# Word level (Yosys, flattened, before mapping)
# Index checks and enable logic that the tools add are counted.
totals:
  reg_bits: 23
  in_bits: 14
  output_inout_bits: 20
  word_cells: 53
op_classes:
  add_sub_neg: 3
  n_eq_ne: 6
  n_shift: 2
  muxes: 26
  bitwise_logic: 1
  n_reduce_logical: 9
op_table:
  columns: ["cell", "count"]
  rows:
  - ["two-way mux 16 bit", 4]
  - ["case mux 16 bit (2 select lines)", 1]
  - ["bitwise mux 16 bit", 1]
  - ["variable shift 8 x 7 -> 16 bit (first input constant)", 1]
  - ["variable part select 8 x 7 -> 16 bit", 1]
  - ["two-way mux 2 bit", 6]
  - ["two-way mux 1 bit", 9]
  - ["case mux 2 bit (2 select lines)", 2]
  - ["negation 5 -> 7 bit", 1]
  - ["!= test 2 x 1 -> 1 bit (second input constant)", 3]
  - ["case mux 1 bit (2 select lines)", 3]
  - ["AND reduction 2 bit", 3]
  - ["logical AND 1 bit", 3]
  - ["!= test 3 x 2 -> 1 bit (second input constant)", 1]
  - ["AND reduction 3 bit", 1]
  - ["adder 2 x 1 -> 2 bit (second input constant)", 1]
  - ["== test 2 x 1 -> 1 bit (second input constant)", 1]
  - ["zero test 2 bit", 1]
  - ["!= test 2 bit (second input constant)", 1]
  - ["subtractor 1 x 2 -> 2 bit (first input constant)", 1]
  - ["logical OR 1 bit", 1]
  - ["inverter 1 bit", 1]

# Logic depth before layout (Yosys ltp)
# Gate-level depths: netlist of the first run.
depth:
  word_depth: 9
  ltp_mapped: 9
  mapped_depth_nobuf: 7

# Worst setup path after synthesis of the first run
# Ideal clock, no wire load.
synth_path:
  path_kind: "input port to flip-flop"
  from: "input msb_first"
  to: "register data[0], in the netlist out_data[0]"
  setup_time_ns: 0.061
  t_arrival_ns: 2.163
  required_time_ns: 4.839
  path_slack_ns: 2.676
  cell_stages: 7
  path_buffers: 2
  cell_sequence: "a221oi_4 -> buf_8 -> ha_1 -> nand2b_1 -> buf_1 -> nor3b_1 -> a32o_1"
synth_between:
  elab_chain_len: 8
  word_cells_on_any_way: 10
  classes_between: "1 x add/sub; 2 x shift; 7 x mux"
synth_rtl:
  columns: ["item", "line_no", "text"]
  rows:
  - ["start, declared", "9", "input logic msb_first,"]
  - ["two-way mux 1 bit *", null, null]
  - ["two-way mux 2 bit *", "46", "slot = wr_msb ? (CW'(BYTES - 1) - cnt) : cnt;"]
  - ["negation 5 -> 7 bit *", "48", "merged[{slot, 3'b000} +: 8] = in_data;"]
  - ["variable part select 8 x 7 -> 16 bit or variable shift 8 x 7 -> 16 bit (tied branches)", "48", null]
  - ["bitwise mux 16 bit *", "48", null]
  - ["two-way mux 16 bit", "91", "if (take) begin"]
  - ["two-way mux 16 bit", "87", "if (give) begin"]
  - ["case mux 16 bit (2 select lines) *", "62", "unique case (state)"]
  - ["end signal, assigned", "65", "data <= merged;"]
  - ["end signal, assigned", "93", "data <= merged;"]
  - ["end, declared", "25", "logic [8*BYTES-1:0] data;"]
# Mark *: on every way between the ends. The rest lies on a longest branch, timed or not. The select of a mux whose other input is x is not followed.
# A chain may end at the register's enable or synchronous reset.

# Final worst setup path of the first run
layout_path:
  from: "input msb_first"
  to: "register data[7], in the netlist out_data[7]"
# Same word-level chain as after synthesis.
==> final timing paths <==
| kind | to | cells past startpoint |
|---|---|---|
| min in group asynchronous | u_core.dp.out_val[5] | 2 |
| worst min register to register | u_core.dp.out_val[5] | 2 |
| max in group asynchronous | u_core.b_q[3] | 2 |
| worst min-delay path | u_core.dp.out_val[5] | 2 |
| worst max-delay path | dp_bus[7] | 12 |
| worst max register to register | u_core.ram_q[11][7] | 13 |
**config.mk**
```make
export PLATFORM = sky130hd
export DESIGN_NAME = rotation_parser_flat
export DESIGN_NICKNAME = d
export VERILOG_FILES = /design/src/rtl/rotation_parser_if.sv /design/src/rtl/rotation_parser.sv /design/src/flat_wrapper.sv
export SDC_FILE = /design/constraint.sdc
export NUM_CORES = 1
export LEC_CHECK = 0
export ABC_AREA = 1
export BUFFER_PORTS_ARGS = -buffer_cell sky130_fd_sc_hd__buf_2
export CORE_MARGIN = 4
export CORE_UTILIZATION = 32
export DETAILED_ROUTE_END_ITERATION = 16
export PLACE_DENSITY = 0.49
export SETUP_SLACK_MARGIN = 0.1
export SLEW_MARGIN = 15
export SYNTH_ARGS = -nofsm -noshare
export SYNTH_HDL_FRONTEND = slang
export SYNTH_SLANG_ARGS = --single-unit
```
**constraint.sdc**
```tcl
create_clock -name clk -period 7.29 [get_ports clk]
set_input_delay 1.0935 -clock clk [delete_from_list [all_inputs] [get_ports clk]]
set_output_delay 1.0935 -clock clk [all_outputs]
set_load 0.005 [all_outputs]
```
**src/rtl/rotation_parser_if.sv**
```systemverilog
// Byte-stream in / rotation-record out handshake bundle for rotation_parser.
// The parser side uses the slave modport; the source/sink environment uses master.
interface rotation_parser_if;
    // Input byte stream
    logic        in_valid;
    logic [7:0]  in_data;
    logic        in_last;
    logic        in_ready;

    // Output rotation records
    logic        out_valid;
    logic [31:0] out_data;
    logic        out_ready;

    modport master (
        output in_valid,
        output in_data,
        output in_last,
        input  in_ready,
        input  out_valid,
        input  out_data,
        output out_ready
    );

    modport slave (
        input  in_valid,
        input  in_data,
        input  in_last,
        output in_ready,
        output out_valid,
        output out_data,
        input  out_ready
    );
endinterface

```
**src/rtl/rotation_parser.sv**
```systemverilog
// Parses ASCII rotation records ("L68", "R48", ...) from a byte stream into
// signed 32-bit rotations. Malformed records are discarded and counted; a
// one-entry output register decouples the parser from the downstream stage.
module rotation_parser #(
    parameter int MAX_DIGITS = 9
) (
    input  logic               clk,
    input  logic               rst,
    rotation_parser_if.slave   bus,
    output logic [15:0]        rec_count,
    output logic [7:0]         err_count,
    output logic               done
);

    typedef enum logic [1:0] {
        IDLE   = 2'd0,
        DIGITS = 2'd1,
        ERR    = 2'd2
    } state_t;

    // Parser state
    state_t      state_reg, state_next;
    logic        sign_reg, sign_next;
    logic [29:0] mag_reg, mag_next;
    logic [3:0]  cnt_reg, cnt_next;

    // Output holding register and status
    logic        out_valid_reg;
    logic [31:0] out_data_reg;
    logic [15:0] rec_count_reg;
    logic [7:0]  err_count_reg;
    logic        done_reg;
    logic        last_pending_reg;   // in_last consumed, its record not yet handed off

    // Per-cycle decisions
    logic        fire;
    logic        load;
    logic        err_inc;
    logic [31:0] load_value;
    logic        out_hs;

    // Byte classes
    logic        is_dir;
    logic        is_digit;
    logic        is_term;
    logic        is_space;

    // Classify the offered byte
    always_comb begin
        is_dir   = (bus.in_data == 8'h4C) || (bus.in_data == 8'h52);
        is_digit = (bus.in_data >= 8'h30) && (bus.in_data <= 8'h39);
        is_term  = (bus.in_data == 8'h0A) || (bus.in_data == 8'h0D) ||
                   (bus.in_data == 8'h2C);
        is_space = (bus.in_data == 8'h20);
    end

    // Accept a byte whenever the holding register can take a result this cycle
    assign bus.in_ready = !done_reg && (!out_valid_reg || bus.out_ready);
    assign fire         = bus.in_valid && bus.in_ready;
    assign out_hs       = out_valid_reg && bus.out_ready;

    // Next-state / datapath decode for the consumed byte, then the implicit
    // terminator that in_last adds after the byte has been processed
    always_comb begin
        state_next = state_reg;
        sign_next  = sign_reg;
        mag_next   = mag_reg;
        cnt_next   = cnt_reg;
        load       = 1'b0;
        err_inc    = 1'b0;

        if (fire) begin
            case (state_reg)
                IDLE: begin
                    if (is_dir) begin
                        sign_next  = (bus.in_data == 8'h4C);
                        mag_next   = 30'd0;
                        cnt_next   = 4'd0;
                        state_next = DIGITS;
                    end else if (is_term || is_space) begin
                        // empty lines and leading spaces are skipped
                        state_next = IDLE;
                    end else begin
                        state_next = ERR;
                        err_inc    = 1'b1;
                    end
                end
                DIGITS: begin
                    if (is_digit && (cnt_reg < 4'(MAX_DIGITS))) begin
                        mag_next = 30'(mag_reg * 30'd10) + {26'd0, bus.in_data[3:0]};
                        cnt_next = cnt_reg + 4'd1;
                    end else if (is_term) begin
                        // a bare direction letter is a malformed record
                        if (cnt_reg != 4'd0) begin
                            load = 1'b1;
                        end else begin
                            err_inc = 1'b1;
                        end
                        state_next = IDLE;
                    end else begin
                        // too many digits, stray direction, space or illegal byte
                        state_next = ERR;
                        err_inc    = 1'b1;
                    end
                end
                ERR: begin
                    if (is_term) begin
                        state_next = IDLE;
                    end
                end
                default: begin
                    state_next = IDLE;
                end
            endcase

            // An explicit terminator already left us in IDLE, so this only
            // acts when the final byte did not close the record itself.
            if (bus.in_last) begin
                case (state_next)
                    DIGITS: begin
                        if (cnt_next != 4'd0) begin
                            load = 1'b1;
                        end else begin
                            err_inc = 1'b1;
                        end
                        state_next = IDLE;
                    end
                    ERR: begin
                        state_next = IDLE;
                    end
                    default: begin
                        state_next = state_next;
                    end
                endcase
            end
        end
    end

    // Sign-apply the accumulated magnitude for the output register
    always_comb begin
        load_value = {2'b00, mag_next};
        if (sign_next) begin
            load_value = -{2'b00, mag_next};
        end
    end

    // FSM and accumulator registers
    always_ff @(posedge clk) begin
        if (rst) begin
            state_reg <= IDLE;
            sign_reg  <= 1'b0;
            mag_reg   <= 30'd0;
            cnt_reg   <= 4'd0;
        end else begin
            state_reg <= state_next;
            sign_reg  <= sign_next;
            mag_reg   <= mag_next;
            cnt_reg   <= cnt_next;
        end
    end

    // One-entry output holding register; a load can coincide with the handshake
    always_ff @(posedge clk) begin
        if (rst) begin
            out_valid_reg <= 1'b0;
            out_data_reg  <= 32'd0;
        end else if (load) begin
            out_valid_reg <= 1'b1;
            out_data_reg  <= load_value;
        end else if (out_hs) begin
            out_valid_reg <= 1'b0;
        end
    end

    // Record counter wraps, error counter saturates
    always_ff @(posedge clk) begin
        if (rst) begin
            rec_count_reg <= 16'd0;
            err_count_reg <= 8'd0;
        end else begin
            if (out_hs) begin
                rec_count_reg <= rec_count_reg + 16'd1;
            end
            if (err_inc && (err_count_reg != 8'hFF)) begin
                err_count_reg <= err_count_reg + 8'd1;
            end
        end
    end

    // End-of-input tracking: done follows the last byte, or the handoff of
    // the record that the last byte completed
    always_ff @(posedge clk) begin
        if (rst) begin
            done_reg         <= 1'b0;
            last_pending_reg <= 1'b0;
        end else begin
            if (fire && bus.in_last) begin
                if (load) begin
                    last_pending_reg <= 1'b1;
                end else begin
                    done_reg <= 1'b1;
                end
            end
            if (last_pending_reg && out_hs) begin
                done_reg         <= 1'b1;
                last_pending_reg <= 1'b0;
            end
        end
    end

    assign bus.out_valid = out_valid_reg;
    assign bus.out_data  = out_data_reg;
    assign rec_count     = rec_count_reg;
    assign err_count     = err_count_reg;
    assign done          = done_reg;

endmodule

```
**src/flat_wrapper.sv**
```systemverilog
// flat-port wrapper written by rule: the top's interface ports become plain ports
module rotation_parser_flat 
#(
    parameter int MAX_DIGITS = 9
)
  (clk, rst, rec_count, err_count, done, bus_in_valid, bus_in_data, bus_in_last, bus_in_ready, bus_out_valid, bus_out_data, bus_out_ready);
  rotation_parser_if bus_i ();
  input  logic clk;
  input  logic rst;
  output logic [15:0] rec_count;
  output logic [7:0] err_count;
  output logic done;
  input wire logic [$bits(bus_i.in_valid)-1:0] bus_in_valid;
  input wire logic [$bits(bus_i.in_data)-1:0] bus_in_data;
  input wire logic [$bits(bus_i.in_last)-1:0] bus_in_last;
  output wire logic [$bits(bus_i.in_ready)-1:0] bus_in_ready;
  output wire logic [$bits(bus_i.out_valid)-1:0] bus_out_valid;
  output wire logic [$bits(bus_i.out_data)-1:0] bus_out_data;
  input wire logic [$bits(bus_i.out_ready)-1:0] bus_out_ready;
  assign bus_i.in_valid = bus_in_valid;
  assign bus_i.in_data = bus_in_data;
  assign bus_i.in_last = bus_in_last;
  assign bus_in_ready = bus_i.in_ready;
  assign bus_out_valid = bus_i.out_valid;
  assign bus_out_data = bus_i.out_data;
  assign bus_i.out_ready = bus_out_ready;
  rotation_parser #(.MAX_DIGITS(MAX_DIGITS)) u_core (.clk(clk), .rst(rst), .bus(bus_i), .rec_count(rec_count), .err_count(err_count), .done(done));
endmodule
```
==> flow_summary.ini, run 1 <==
[global_routing]
grt-ovfl-total = 0
grt_pass1_wl_um = 40200
use_met2_pct = 29.2
grt.total_usage_pct = 17.1
grt_start_max_net_pins = 54
use_met1_pct = 23.1
grt_use_met3_pct = 2.22
grt.busiest_layer = met2
antenna_found_initial = 0
grt_pass1_vias = 7807

[cells_and_area]
drive_gt1_share_pct = 15.6
largest_reg_flops = 32
syn2layout_area_growth_pct = 12.2
final_nets = 1464
final_cell_area_um2 = 9270
post-route-util_pct = 36.6
n_antenna_cell = 0

[worst_setup_path]
reg2reg_depth = 22
r2r-start = u_core.mag_reg[1]
r2r_end = u_core.bus.out_data[31]
worstPathArrival_ps = 4500
crit_required_ps = 7500
critPathKind = reg2reg
startpoint = u_core.mag_reg[1]
cp-start-kind = flip-flop
rrSetupSlack_ps = 3000
endpoint_kind = flip-flop
cp_max_fo = 5

[sta]
fin_crit_ps = 4290
hold_viol_final = 0
clock_skew_ps = 10.7
setup_tns_ps = 0
setup_violations = 0
drv_slew = 0
whs_ps = 467
min_period_over_period_pct = 58.8
layout_setup_ws_ps = 3000
max_freq_mhz = 233
grt_setup_unrepaired = false
max_slew_margin_pct = 46.3
tightest_slew_ps = 804

[yosys]
yosysWarnings = 0
synth.distinct_cells = 50
synth_seq_cells = 96
synth.area.top_cells = dfxtp_1 (23%), nand2_1 (16%), ha_1 (8.9%), inv_1 (7.2%), nor2_1 (7.0%)
synth_xor_area_share_pct = 2.23
synth_edf_count = 0
synthSimpleGateAreaFrac_pct = 41.9
synth_compound_area_share_pct = 13.3
synth_top_family_by_area = simple AND/OR/NAND/NOR gates
synth-adder-area-share_pct = 9.42
muxShareOfSynthArea_pct = 0
async_reset_ff_share_pct = 0
syn_area_um2 = 8270
synth_cells = 1329
avgSynthCellArea_um2 = 6.22
synth_top_area_share_pct = 23.3
synth_flop_cell = dfxtp_1
synth_nets = 1403
yosysTopAreaCell = dfxtp_1
ys_seq_area_share_pct = 23.3

[routing]
first_pass_iters = 5
drc = 0
first_iter_violations = 540
vias = 8277
wl_um = 24400
via_per_inst = 4.80
ant_nets = 0
wl_per_cell_um = 14.2

[clock_tree]
clockBufferDepth = 2
h-tree-depth = 3
cts_tree = done
cts_post_setup_buffers_inserted = 0
insertion_delay_ps = 350
clkTransAtPathRegs_ps = 80
cts_buffers = 9
ctsResizeCount = 0
root_buffer = clkbuf_16
cts_hold_buf = 0
cts_sinks = 96

[floorplan]
die_y_um = 169
pin_count = 72
core_um2 = 25300
die_x_um = 169
rows = 58
dieArea_um2 = 28500
start_util_pct = 32.6

[job]
maxCapViolations = 0

[power]
power.switching_uw = 259
ir_worst_vdd_v = 0.0000957
p_clk_share_pct = 46.2
p_per_area_nw_per_um2 = 118
pwr-share-seq_pct = 48.8
p_comb_share_pct = 5.1
swShare_pct = 23.7
leakage_nw = 4.68
intPower_uw = 833

[min_path]
min_to = u_core.bus.out_data[31]
hold_start = u_core.bus.out_data[31]
min_path_type = reg2reg
whs_path_depth = 2

[run_status]
status = finished, final reports clean

[placement]
place.gp.congestion = 0.847
dp_slack_ps = 2720
dpl_cell_area_um2 = 8960
io_buffers = 71
place_hpwl_um = 19900
===== src/rtl/flash_thermo_encoder.sv =====
// -----------------------------------------------------------------------------
// flash_thermo_encoder
//
// Sits behind the flash ADC comparator bank. It captures the thermometer
// vector, removes isolated bubbles with a 3-input majority vote, and turns the
// corrected vector into a binary code. The code is offered to the Hamming
// encoder stage through a one-deep output slot.
//
// Pipeline:
//   stage 1 : capture register (s1_vec_q / s1_valid_q), loaded by sample_en
//   stage 2 : combinational correct + popcount, loaded into the output slot
//
// Handshake (code_valid / code_ready):
//   code_valid rises only with a freshly loaded code. While code_valid=1 and
//   code_ready=0, code_out and bubble_err are frozen. A transfer happens on
//   every edge where code_valid=1 and code_ready=1. code_ready has no effect
//   while code_valid=0. A stage-1 result that reaches a slot still holding an
//   untransferred code is dropped, and the sticky overrun flag is set.
//
// Parameters:
//   N_BITS      output code width (2..6); NCMP = 2^N_BITS-1 comparators
//
// Ports:
//   clk          rising-edge clock
//   rst_n        asynchronous active-low reset
//   sample_en    capture therm_in on this edge
//   therm_in     comparator outputs, bit 0 = lowest reference
//   code_ready   downstream accepts code_out this cycle
//   overrun_clr  clears overrun (and err_count when present)
//   code_out     encoded sample
//   code_valid   code_out holds a code not yet transferred
//   bubble_err   correction changed this sample (qualified by code_valid)
//   overrun      sticky: a sample was dropped
//   err_count    (only with THERMO_ERR_CNT_EN) saturating count of loaded
//                samples that needed correction
//
// Optional feature macro: THERMO_ERR_CNT_EN adds the err_count output.
// -----------------------------------------------------------------------------
module flash_thermo_encoder #(
  parameter int N_BITS = 3
) (
  input  logic                         clk,
  input  logic                         rst_n,
  input  logic                         sample_en,
  input  logic [(1<<N_BITS)-2:0]       therm_in,
  input  logic                         code_ready,
  input  logic                         overrun_clr,
  output logic [N_BITS-1:0]            code_out,
  output logic                         code_valid,
  output logic                         bubble_err,
  output logic                         overrun
`ifdef THERMO_ERR_CNT_EN
  ,
  output logic [7:0]                   err_count
`endif
);

  localparam int NCMP = (1 << N_BITS) - 1;

  // ---------------------------------------------------------------------------
  // Stage 1: capture
  // ---------------------------------------------------------------------------
  logic [NCMP-1:0] s1_vec_q, s1_vec_d;
  logic            s1_valid_q, s1_valid_d;

  always_comb begin
    s1_vec_d   = s1_vec_q;
    s1_valid_d = sample_en;
    if (sample_en) s1_vec_d = therm_in;
  end

  always_ff @(posedge clk or negedge rst_n) begin
    if (!rst_n) begin
      s1_vec_q   <= '0;
      s1_valid_q <= 1'b0;
    end else begin
      s1_vec_q   <= s1_vec_d;
      s1_valid_q <= s1_valid_d;
    end
  end

  // ---------------------------------------------------------------------------
  // Stage 2: bubble correction and encoding
  // ---------------------------------------------------------------------------
  // t_ext pads the vector with a forced 1 below the lowest comparator and a
  // forced 0 above the highest one, so the end bits vote like interior bits.
  // t_ext[k] corresponds to t[k-1].
  logic [NCMP+1:0] t_ext;
  logic [NCMP-1:0] corr_vec;
  logic [N_BITS-1:0] enc_code;
  logic              enc_berr;

  always_comb begin
    t_ext    = {1'b0, s1_vec_q, 1'b1};
    corr_vec = '0;
    enc_code = '0;
    for (int i = 0; i < NCMP; i++) begin
      corr_vec[i] = (t_ext[i]   & t_ext[i+1]) |
                    (t_ext[i]   & t_ext[i+2]) |
                    (t_ext[i+1] & t_ext[i+2]);
    end
    // Popcount of at most NCMP = 2^N_BITS-1 ones always fits in N_BITS.
    for (int i = 0; i < NCMP; i++) begin
      enc_code = enc_code + N_BITS'(corr_vec[i]);
    end
    enc_berr = (corr_vec != s1_vec_q);
  end

  // ---------------------------------------------------------------------------
  // Output slot
  // ---------------------------------------------------------------------------
  logic [N_BITS-1:0] code_q, code_d;
  logic              valid_q, valid_d;
  logic              berr_q, berr_d;
  logic              overrun_q, overrun_d;
  logic              slot_free;
  logic              load;
  logic              drop;

  assign slot_free = !valid_q || code_ready;
  assign load      = s1_valid_q && slot_free;
  assign drop      = s1_valid_q && !slot_free;

  always_comb begin
    code_d    = code_q;
    berr_d    = berr_q;
    valid_d   = valid_q;
    overrun_d = overrun_q;

    if (load) begin
      code_d  = enc_code;
      berr_d  = enc_berr;
      valid_d = 1'b1;
    end else if (valid_q && code_ready) begin
      // Transfer with nothing behind it: code_out keeps its last value.
      valid_d = 1'b0;
    end

    // A drop on the same edge as a clear must leave the flag set.
    if (drop) begin
      overrun_d = 1'b1;
    end else if (overrun_clr) begin
      overrun_d = 1'b0;
    end
  end

  always_ff @(posedge clk or negedge rst_n) begin
    if (!rst_n) begin
      code_q    <= '0;
      valid_q   <= 1'b0;
      berr_q    <= 1'b0;
      overrun_q <= 1'b0;
    end else begin
      code_q    <= code_d;
      valid_q   <= valid_d;
      berr_q    <= berr_d;
      overrun_q <= overrun_d;
    end
  end

  assign code_out   = code_q;
  assign code_valid = valid_q;
  assign bubble_err = berr_q;
  assign overrun    = overrun_q;

`ifdef THERMO_ERR_CNT_EN
  // ---------------------------------------------------------------------------
  // Bubble error counter: counts loaded samples only, saturates at 255.
  // A clear coinciding with a counted load leaves the count at 1.
  // ---------------------------------------------------------------------------
  logic [7:0] err_cnt_q, err_cnt_d;
  logic       err_inc;

  assign err_inc = load && enc_berr;

  always_comb begin
    err_cnt_d = err_cnt_q;
    if (overrun_clr) begin
      err_cnt_d = err_inc ? 8'd1 : 8'd0;
    end else if (err_inc && (err_cnt_q != 8'hFF)) begin
      err_cnt_d = err_cnt_q + 8'd1;
    end
  end

  always_ff @(posedge clk or negedge rst_n) begin
    if (!rst_n) begin
      err_cnt_q <= '0;
    end else begin
      err_cnt_q <= err_cnt_d;
    end
  end

  assign err_count = err_cnt_q;
`endif

endmodule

» **YOUR OBJECTIVE**
Each line in the listing above from the one containing "data[7], in the" through the one containing "dp_bus[7] | 12 |" should be repeated exactly, and no other line.

» **FINISHED EXERCISE**
  to: "register data[7], in the netlist out_data[7]"
# Same word-level chain as after synthesis.
==> final timing paths <==
| kind | to | cells past startpoint |
|---|---|---|
| min in group asynchronous | u_core.dp.out_val[5] | 2 |
| worst min register to register | u_core.dp.out_val[5] | 2 |
| max in group asynchronous | u_core.b_q[3] | 2 |
| worst min-delay path | u_core.dp.out_val[5] | 2 |
| worst max-delay path | dp_bus[7] | 12 |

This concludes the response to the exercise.